Diving deeper to understand eelgrass wasting disease

New studies show that eelgrass wasting disease is more common in warmer waters, leading to concerns over the future effects of climate change on eelgrass populations in Puget Sound. We continue our series on science findings from the 2018 Salish Sea Ecosystem Conference.  

Eelgrass at low tide. Photo by Olivia Graham.
Eelgrass at low tide. Photo by Olivia Graham.

As tides fall and mudflats are exposed in the Salish Sea, you can glimpse a puzzle that has left scientists and policy makers perplexed. In healthy environments, mats of green eelgrass will often stretch across the shallows, providing vital but fragile habitat for all manner of nearshore species, from Dungeness crabs to salmon. The aquatic plant is considered a fundamental link in the food chain, creating nursery habitat for young fish, stabilizing sediment, and filtering water. It can also inexplicably decline and rebound through space and time. 

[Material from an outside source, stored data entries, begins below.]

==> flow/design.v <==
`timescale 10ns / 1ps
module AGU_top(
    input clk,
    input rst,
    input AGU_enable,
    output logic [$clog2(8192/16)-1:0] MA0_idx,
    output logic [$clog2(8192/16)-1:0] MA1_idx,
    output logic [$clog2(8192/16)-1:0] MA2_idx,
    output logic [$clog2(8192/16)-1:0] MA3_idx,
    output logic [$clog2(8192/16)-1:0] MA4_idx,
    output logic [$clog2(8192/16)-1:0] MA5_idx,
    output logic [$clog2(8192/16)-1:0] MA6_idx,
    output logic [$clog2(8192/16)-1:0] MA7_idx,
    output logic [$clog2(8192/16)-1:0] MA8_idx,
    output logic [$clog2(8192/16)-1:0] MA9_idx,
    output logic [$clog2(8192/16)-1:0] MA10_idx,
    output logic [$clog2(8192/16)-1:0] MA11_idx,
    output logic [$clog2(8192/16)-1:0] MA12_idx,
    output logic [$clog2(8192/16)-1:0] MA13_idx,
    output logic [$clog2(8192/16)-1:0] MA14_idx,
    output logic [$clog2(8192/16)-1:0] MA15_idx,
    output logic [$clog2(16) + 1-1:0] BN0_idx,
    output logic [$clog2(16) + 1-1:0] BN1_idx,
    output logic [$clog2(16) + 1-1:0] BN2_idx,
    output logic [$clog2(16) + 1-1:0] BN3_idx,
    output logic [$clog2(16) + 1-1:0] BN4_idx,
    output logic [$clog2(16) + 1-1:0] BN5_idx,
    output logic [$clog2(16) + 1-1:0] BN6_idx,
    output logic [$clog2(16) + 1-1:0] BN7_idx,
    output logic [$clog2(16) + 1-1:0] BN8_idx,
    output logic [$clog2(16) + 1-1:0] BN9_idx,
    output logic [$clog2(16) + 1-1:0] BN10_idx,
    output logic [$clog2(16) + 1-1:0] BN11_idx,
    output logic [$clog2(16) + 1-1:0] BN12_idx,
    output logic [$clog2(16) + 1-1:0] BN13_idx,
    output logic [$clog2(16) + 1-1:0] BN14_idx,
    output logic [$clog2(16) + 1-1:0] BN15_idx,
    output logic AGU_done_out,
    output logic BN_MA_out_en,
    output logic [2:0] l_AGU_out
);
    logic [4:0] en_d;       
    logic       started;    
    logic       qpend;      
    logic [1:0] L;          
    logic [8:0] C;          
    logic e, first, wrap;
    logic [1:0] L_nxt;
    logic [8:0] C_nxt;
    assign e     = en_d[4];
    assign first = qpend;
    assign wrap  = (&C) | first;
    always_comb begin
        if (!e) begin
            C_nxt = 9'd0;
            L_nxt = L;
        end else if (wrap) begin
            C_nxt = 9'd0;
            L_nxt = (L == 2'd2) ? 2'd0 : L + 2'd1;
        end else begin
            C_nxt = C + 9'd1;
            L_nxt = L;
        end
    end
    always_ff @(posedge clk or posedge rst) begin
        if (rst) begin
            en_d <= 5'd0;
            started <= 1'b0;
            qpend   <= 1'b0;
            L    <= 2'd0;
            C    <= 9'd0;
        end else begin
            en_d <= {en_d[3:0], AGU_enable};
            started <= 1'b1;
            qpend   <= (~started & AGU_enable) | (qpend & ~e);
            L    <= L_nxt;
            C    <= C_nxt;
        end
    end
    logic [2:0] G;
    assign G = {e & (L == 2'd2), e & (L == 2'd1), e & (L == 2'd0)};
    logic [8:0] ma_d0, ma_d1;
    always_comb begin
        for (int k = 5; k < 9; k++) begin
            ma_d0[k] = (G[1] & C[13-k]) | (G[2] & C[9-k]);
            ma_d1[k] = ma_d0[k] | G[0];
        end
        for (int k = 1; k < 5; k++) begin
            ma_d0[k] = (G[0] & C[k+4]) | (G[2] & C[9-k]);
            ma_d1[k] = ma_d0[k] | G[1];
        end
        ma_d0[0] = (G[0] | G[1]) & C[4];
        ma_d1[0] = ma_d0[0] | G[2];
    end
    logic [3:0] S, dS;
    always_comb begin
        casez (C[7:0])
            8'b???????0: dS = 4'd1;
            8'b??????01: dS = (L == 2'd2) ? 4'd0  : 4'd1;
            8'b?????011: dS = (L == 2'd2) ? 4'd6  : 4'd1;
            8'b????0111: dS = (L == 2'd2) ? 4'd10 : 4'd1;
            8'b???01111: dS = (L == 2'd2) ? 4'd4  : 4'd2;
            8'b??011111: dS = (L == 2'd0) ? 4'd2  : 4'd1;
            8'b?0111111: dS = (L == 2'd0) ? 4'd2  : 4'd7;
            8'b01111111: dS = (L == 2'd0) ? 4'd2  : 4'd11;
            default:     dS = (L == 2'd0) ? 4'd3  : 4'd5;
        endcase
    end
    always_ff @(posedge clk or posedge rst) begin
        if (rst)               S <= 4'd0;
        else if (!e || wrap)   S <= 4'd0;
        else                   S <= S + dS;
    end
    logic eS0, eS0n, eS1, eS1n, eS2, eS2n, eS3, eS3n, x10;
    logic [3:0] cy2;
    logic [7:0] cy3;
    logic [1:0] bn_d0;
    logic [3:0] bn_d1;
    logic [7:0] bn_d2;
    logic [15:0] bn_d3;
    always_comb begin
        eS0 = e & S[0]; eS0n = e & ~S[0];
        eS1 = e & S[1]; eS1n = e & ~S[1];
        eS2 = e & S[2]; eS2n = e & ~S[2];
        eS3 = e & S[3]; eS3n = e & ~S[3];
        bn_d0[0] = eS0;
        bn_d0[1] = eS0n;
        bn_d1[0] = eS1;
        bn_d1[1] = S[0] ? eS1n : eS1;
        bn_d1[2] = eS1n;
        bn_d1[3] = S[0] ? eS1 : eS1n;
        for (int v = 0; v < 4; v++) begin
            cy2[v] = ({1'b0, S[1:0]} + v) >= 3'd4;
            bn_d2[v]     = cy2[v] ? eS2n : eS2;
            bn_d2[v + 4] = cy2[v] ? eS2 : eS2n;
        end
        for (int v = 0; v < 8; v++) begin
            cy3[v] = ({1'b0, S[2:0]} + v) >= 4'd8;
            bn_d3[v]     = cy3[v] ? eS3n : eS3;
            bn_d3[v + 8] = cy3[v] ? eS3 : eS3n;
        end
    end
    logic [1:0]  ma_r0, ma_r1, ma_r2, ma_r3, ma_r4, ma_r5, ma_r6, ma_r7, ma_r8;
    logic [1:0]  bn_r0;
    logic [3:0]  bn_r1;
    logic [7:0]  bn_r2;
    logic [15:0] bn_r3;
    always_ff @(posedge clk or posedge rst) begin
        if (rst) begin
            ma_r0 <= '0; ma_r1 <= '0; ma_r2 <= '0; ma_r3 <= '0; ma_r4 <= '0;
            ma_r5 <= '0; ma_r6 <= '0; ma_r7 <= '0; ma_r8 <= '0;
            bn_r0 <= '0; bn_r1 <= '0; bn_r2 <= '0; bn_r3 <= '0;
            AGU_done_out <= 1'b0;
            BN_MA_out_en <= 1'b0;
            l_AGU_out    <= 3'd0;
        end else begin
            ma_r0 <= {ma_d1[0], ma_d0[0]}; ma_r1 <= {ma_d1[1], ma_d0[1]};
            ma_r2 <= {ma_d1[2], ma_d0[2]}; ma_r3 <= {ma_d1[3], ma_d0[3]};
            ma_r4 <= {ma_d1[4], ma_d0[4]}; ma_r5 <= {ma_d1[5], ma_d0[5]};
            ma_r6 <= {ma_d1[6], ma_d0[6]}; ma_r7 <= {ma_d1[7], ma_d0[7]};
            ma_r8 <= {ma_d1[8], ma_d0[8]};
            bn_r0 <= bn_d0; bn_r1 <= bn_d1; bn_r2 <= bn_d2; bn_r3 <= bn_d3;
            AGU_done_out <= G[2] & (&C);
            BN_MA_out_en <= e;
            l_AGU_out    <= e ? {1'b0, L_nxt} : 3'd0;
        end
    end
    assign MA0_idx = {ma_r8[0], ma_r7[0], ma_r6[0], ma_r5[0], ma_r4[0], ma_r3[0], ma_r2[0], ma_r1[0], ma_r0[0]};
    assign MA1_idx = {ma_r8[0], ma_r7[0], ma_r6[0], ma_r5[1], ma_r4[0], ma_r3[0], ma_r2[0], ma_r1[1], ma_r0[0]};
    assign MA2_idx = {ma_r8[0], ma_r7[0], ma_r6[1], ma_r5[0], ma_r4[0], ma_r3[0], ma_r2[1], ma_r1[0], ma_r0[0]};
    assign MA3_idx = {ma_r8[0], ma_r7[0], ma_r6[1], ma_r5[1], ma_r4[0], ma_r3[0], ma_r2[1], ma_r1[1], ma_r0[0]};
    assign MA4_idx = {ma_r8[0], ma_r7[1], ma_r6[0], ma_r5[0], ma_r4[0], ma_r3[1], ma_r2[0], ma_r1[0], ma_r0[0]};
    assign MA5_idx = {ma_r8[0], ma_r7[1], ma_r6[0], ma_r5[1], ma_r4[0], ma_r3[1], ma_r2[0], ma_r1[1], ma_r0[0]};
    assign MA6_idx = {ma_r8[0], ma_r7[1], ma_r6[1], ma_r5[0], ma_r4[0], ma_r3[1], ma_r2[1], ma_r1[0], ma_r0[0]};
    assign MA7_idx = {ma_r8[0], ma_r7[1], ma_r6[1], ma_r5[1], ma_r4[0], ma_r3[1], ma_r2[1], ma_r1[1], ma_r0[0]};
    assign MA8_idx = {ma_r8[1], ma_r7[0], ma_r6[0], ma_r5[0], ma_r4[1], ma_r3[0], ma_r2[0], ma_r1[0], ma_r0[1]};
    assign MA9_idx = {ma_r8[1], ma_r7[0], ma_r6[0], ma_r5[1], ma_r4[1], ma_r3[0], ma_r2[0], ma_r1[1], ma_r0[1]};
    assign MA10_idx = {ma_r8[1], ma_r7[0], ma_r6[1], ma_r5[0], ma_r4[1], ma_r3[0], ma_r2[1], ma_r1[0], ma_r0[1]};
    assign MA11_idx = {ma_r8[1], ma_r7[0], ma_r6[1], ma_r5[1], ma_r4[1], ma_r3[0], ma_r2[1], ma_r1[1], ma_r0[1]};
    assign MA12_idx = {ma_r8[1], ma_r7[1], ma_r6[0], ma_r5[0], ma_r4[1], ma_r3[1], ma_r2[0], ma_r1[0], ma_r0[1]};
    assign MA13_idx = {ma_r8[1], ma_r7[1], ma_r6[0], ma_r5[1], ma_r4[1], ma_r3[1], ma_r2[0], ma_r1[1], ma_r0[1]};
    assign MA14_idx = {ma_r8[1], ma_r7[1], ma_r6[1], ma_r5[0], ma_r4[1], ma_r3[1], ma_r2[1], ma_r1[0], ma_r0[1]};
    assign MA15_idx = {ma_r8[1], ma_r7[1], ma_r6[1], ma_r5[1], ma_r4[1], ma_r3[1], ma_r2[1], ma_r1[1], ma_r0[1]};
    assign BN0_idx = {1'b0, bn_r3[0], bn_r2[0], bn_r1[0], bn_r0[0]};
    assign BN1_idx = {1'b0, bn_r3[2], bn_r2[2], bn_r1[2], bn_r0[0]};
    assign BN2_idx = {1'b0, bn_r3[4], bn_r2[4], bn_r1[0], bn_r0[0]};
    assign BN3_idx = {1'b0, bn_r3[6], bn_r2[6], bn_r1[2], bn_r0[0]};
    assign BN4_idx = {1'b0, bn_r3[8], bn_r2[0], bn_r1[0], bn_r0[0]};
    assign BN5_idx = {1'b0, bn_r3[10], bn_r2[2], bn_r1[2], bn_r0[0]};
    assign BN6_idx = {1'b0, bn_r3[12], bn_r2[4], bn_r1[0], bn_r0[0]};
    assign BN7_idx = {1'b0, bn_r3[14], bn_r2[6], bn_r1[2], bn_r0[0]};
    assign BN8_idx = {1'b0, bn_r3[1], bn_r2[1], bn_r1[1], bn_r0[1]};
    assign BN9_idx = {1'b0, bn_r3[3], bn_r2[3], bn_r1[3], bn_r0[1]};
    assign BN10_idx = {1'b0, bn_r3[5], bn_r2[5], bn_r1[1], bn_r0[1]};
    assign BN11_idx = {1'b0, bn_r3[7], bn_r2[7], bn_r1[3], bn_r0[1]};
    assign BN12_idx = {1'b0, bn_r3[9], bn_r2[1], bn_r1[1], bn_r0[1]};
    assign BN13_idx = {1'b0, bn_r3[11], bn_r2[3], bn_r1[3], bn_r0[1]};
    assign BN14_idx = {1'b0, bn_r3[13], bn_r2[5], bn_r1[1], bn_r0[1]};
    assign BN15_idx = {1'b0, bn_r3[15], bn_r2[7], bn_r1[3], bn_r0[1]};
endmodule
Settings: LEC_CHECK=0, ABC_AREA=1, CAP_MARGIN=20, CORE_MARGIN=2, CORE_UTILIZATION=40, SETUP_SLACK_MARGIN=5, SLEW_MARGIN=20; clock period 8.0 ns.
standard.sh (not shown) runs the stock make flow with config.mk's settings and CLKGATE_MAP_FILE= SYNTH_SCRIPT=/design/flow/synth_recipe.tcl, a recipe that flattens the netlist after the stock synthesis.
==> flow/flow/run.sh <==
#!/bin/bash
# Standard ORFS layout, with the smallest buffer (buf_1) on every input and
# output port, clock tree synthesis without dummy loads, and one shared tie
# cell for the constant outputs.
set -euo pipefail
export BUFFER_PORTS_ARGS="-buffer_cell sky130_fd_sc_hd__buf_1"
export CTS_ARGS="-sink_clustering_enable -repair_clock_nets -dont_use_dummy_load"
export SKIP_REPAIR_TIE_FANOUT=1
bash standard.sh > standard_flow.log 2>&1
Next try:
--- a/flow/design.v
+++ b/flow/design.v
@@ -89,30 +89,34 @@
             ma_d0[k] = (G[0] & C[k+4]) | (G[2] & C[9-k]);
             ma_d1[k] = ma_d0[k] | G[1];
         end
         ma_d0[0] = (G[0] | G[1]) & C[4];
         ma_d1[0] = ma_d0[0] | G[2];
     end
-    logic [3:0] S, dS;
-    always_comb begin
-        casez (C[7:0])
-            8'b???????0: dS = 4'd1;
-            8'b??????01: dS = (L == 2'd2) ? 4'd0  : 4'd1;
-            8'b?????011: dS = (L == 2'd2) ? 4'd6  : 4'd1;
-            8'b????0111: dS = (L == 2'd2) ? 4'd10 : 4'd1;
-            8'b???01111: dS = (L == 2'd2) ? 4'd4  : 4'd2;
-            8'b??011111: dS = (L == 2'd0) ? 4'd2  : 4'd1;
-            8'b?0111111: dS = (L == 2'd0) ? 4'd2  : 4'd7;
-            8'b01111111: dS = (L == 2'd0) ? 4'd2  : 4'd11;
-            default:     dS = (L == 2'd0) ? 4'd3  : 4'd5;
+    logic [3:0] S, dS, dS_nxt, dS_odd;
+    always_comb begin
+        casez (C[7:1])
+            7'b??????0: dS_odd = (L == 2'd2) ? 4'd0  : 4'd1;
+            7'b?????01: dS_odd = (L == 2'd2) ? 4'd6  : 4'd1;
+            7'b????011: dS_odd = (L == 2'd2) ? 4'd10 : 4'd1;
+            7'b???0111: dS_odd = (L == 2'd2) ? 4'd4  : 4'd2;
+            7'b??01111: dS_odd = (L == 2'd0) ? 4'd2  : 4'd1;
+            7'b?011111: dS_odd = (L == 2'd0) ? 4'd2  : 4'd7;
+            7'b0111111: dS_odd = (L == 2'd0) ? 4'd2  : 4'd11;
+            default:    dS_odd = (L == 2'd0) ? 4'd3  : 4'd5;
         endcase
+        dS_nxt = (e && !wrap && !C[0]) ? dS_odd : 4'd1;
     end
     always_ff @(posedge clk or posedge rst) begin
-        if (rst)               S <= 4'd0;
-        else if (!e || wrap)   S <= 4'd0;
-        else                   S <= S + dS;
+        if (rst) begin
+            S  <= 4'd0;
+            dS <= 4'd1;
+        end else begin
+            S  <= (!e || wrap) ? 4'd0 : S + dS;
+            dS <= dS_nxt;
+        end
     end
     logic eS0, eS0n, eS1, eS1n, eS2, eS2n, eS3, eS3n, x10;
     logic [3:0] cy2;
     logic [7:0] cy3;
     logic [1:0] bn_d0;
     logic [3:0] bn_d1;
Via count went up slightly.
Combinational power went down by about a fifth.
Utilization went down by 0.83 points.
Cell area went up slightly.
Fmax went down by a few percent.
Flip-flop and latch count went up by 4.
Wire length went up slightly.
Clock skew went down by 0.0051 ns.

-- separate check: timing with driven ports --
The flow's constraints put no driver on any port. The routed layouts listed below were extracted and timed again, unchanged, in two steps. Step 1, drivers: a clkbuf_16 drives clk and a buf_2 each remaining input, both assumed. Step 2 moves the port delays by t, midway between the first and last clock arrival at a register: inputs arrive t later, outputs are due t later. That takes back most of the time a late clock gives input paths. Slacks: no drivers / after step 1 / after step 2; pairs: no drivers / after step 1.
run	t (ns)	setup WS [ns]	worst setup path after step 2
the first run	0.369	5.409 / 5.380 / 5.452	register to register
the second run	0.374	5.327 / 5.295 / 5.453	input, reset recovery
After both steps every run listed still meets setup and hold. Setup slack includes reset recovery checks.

Scientists are looking at a variety of factors for these changes as they work toward a state goal of expanding eelgrass populations by 20% in Puget Sound. Among their concerns is eelgrass (or seagrass) wasting disease, a disease that leaves eelgrass blades covered in lesions and has triggered historical, devastating die-offs along eastern US and European coasts. 

Olivia Graham, a PhD student at Cornell University presented new findings on potential connections between climate change and eelgrass wasting disease in the Salish Sea. Her studies, presented last month at the 2018 Salish Sea Ecosystem Conference in Seattle, involved a novel and literal approach: She dove deeper into the problem.

When Graham first started her graduate research in 2016, there was no published work on wasting disease in seagrasses that looked deeper than the lowest tides. Scientists had only studied disease in intertidal eelgrass exposed at low tide because deeper eelgrass meadows were much harder to get to.

Graham and her colleagues took up the challenge and began scuba diving in eelgrass habitat in deeper waters where the waves whipped up sediment and clouded visibility. Graham had the “worst dive of [her] life” when she was face-to-face with her dive buddy in False Bay in the San Juan Islands but still couldn’t see her or manage to hold on to her samples or survey equipment.

Eelgrass beneath the water. Photo by Olivia Graham.

After surveying both subtidal and intertidal eelgrass meadows spanning from Alaska to Puget Sound last summer, Graham found that subtidal eelgrass meadows were less prone to wasting disease than their intertidal counterparts that were left high, dry, and hot during low tides. Her findings suggest that  colder temperatures in deeper water may offer a refuge against disease. 

Graham says this partially-assembled puzzle gives us a picture of the future in a warmer ocean that can inform regional planners and eelgrass managers as to which eelgrass meadows are at risk. Graham and her colleagues hope to develop a well-informed model that can predict disease outbreaks based on temperature. This model may be key to developing targeted management plans as ocean temperatures continue to rise and cold-temperature refuges move deeper and deeper away.

About the Author: 
Robin McLachlan is a doctoral student at the University of Washington School of Oceanography.